» **Your assignment**:
From the data below, repeat exactly the lines from the line with "localparam int SW" to the line with "assign mag = i_rc_filter[S_OUT-1]", both included.

Saved data entries:
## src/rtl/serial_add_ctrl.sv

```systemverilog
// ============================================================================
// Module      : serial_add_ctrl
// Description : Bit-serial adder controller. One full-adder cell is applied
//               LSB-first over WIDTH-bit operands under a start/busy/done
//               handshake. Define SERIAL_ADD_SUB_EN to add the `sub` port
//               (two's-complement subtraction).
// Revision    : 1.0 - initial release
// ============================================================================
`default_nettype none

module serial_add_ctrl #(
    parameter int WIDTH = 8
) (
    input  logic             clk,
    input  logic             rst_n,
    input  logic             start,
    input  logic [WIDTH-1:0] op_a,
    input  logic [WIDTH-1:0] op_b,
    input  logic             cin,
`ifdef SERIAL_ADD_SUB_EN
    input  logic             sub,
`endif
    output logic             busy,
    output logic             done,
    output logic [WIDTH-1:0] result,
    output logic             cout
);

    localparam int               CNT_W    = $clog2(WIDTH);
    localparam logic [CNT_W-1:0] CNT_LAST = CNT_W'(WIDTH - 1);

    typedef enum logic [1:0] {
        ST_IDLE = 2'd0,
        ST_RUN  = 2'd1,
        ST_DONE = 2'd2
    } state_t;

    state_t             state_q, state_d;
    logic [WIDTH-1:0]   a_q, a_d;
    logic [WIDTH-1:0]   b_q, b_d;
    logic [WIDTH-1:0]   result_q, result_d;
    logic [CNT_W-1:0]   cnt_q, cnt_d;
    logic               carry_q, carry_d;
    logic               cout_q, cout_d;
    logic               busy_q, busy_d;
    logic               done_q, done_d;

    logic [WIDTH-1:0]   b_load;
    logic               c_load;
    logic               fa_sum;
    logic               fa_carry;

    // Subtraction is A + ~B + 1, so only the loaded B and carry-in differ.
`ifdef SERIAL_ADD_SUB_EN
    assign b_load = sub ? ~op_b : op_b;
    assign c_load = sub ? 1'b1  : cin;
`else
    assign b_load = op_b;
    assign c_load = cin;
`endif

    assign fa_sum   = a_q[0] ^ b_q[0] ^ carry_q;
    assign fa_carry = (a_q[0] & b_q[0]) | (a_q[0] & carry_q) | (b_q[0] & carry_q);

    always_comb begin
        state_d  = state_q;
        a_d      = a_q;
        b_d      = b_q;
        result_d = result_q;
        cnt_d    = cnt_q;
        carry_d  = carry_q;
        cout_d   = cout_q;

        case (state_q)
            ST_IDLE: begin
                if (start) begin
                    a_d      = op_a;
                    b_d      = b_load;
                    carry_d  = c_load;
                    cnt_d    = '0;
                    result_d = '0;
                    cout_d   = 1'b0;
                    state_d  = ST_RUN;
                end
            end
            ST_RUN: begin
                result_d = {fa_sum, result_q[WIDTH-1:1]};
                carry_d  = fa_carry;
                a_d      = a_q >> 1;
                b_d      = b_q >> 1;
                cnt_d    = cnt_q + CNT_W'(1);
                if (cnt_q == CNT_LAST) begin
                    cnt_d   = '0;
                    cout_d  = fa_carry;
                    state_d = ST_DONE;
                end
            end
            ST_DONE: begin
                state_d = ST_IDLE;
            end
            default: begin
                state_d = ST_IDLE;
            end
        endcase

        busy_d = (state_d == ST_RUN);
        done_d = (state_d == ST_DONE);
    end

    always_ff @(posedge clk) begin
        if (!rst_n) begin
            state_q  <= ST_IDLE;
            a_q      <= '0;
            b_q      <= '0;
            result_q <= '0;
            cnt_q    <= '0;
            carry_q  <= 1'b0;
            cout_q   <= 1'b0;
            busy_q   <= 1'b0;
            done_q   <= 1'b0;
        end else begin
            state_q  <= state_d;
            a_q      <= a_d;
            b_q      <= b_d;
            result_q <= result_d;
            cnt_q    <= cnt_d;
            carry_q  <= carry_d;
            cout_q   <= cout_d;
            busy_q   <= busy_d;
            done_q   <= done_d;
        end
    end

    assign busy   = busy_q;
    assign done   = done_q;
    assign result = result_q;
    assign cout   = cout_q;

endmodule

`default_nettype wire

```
* * *
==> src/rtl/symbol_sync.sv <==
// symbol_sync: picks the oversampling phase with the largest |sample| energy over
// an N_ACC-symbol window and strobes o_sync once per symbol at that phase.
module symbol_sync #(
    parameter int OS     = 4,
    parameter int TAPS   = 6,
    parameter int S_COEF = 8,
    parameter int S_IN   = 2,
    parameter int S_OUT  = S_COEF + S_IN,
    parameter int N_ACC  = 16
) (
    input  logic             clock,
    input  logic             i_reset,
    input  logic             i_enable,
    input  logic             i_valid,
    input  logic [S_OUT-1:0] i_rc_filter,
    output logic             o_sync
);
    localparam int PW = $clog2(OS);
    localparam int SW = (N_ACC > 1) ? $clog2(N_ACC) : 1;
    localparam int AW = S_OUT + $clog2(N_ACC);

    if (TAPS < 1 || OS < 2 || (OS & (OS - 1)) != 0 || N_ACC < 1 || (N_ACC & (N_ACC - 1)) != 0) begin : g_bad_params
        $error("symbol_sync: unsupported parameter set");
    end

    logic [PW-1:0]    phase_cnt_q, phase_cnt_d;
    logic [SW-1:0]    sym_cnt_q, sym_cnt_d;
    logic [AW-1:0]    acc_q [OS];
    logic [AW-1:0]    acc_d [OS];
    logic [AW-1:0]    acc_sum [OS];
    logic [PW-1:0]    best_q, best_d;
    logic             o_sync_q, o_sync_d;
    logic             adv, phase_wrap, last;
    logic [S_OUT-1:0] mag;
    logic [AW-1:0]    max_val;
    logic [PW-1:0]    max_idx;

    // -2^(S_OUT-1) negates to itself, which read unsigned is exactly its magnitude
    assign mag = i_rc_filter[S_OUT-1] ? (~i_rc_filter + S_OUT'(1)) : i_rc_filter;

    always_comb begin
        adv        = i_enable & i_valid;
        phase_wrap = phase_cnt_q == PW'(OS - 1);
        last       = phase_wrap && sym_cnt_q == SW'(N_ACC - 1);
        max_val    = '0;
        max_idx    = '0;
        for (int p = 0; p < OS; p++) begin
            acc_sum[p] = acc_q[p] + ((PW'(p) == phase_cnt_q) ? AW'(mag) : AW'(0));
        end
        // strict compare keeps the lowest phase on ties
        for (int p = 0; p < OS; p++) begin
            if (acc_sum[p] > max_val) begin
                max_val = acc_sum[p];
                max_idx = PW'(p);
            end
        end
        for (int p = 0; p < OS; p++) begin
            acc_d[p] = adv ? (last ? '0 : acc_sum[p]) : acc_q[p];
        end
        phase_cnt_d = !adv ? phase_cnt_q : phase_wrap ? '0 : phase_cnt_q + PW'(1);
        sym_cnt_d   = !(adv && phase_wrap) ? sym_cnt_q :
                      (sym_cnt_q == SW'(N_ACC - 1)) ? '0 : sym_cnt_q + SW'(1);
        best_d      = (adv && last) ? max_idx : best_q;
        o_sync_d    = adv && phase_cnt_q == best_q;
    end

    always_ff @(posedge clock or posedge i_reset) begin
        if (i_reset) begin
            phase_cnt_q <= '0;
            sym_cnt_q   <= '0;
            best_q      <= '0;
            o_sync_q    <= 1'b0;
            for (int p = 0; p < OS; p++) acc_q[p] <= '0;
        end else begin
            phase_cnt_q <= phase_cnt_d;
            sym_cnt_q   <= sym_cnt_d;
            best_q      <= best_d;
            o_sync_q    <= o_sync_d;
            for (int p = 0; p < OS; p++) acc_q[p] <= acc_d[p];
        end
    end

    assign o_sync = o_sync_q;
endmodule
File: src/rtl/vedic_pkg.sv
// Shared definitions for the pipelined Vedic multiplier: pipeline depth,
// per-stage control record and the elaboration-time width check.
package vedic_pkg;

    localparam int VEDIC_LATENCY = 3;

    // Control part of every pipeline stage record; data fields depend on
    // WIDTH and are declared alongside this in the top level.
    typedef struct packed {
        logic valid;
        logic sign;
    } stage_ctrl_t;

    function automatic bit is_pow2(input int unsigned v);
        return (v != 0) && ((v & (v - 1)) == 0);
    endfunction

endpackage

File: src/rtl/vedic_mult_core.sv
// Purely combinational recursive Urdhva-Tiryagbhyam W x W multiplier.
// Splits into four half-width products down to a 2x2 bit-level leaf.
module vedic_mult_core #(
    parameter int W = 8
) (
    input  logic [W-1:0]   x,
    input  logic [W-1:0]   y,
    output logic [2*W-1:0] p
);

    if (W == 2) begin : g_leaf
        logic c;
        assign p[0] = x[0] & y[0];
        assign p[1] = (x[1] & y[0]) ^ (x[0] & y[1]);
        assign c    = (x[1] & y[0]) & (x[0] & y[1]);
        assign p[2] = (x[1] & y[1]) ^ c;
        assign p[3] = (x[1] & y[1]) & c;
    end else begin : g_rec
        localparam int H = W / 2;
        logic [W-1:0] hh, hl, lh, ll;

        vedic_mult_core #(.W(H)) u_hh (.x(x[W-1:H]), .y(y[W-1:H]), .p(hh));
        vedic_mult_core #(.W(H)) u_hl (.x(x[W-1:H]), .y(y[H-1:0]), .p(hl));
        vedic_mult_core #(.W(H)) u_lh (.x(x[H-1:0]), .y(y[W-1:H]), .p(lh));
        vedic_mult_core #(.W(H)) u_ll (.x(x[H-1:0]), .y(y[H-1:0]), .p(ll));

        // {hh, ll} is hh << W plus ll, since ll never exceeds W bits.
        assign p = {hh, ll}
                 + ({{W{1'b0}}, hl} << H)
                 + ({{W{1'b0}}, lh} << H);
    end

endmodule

» **Solution for this exercise**:
    localparam int SW = (N_ACC > 1) ? $clog2(N_ACC) : 1;
    localparam int AW = S_OUT + $clog2(N_ACC);

    if (TAPS < 1 || OS < 2 || (OS & (OS - 1)) != 0 || N_ACC < 1 || (N_ACC & (N_ACC - 1)) != 0) begin : g_bad_params
        $error("symbol_sync: unsupported parameter set");
    end

    logic [PW-1:0]    phase_cnt_q, phase_cnt_d;
    logic [SW-1:0]    sym_cnt_q, sym_cnt_d;
    logic [AW-1:0]    acc_q [OS];
    logic [AW-1:0]    acc_d [OS];
    logic [AW-1:0]    acc_sum [OS];
    logic [PW-1:0]    best_q, best_d;
    logic             o_sync_q, o_sync_d;
    logic             adv, phase_wrap, last;
    logic [S_OUT-1:0] mag;
    logic [AW-1:0]    max_val;
    logic [PW-1:0]    max_idx;

    // -2^(S_OUT-1) negates to itself, which read unsigned is exactly its magnitude
    assign mag = i_rc_filter[S_OUT-1] ? (~i_rc_filter + S_OUT'(1)) : i_rc_filter;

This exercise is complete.